(Beginning of Data to process)

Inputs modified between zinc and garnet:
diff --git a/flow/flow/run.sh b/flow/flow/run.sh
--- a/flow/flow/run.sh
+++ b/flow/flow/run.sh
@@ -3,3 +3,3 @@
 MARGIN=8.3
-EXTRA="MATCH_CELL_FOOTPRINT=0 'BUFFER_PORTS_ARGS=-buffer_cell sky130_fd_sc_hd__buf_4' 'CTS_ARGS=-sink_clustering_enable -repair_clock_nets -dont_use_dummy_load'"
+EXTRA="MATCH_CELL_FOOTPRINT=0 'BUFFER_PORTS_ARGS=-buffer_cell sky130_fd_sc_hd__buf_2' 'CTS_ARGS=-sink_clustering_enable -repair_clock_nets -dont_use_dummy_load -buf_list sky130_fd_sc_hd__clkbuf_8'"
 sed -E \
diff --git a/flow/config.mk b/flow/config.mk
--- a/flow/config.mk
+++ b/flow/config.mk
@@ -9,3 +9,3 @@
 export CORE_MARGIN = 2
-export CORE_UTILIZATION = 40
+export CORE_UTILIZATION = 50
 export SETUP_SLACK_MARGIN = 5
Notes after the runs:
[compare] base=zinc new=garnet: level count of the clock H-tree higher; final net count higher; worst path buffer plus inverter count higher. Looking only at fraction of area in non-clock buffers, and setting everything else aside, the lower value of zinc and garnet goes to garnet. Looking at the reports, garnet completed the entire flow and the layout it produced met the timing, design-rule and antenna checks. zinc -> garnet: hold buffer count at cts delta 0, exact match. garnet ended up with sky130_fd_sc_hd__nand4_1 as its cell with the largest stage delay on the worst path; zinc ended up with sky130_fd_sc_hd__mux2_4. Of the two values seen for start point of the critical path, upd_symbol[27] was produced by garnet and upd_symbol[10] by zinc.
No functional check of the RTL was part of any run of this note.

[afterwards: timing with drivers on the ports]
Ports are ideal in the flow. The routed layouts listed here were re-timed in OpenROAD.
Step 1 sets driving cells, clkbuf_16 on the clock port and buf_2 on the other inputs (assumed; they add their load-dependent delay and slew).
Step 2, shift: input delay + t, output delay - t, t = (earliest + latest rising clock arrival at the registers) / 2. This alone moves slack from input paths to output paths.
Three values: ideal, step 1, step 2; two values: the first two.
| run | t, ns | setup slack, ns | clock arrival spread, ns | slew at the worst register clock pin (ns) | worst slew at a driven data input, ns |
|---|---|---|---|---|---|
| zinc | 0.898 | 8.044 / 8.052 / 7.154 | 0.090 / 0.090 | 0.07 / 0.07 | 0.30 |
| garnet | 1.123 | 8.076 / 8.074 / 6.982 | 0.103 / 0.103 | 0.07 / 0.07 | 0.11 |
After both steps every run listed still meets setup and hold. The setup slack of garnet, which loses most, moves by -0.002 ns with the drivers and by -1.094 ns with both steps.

(End of Data to process)

Each line of the records that holds the word "drivers" should be copied out.

[afterwards: timing with drivers on the ports]
After both steps every run listed still meets setup and hold. The setup slack of garnet, which loses most, moves by -0.002 ns with the drivers and by -1.094 ns with both steps.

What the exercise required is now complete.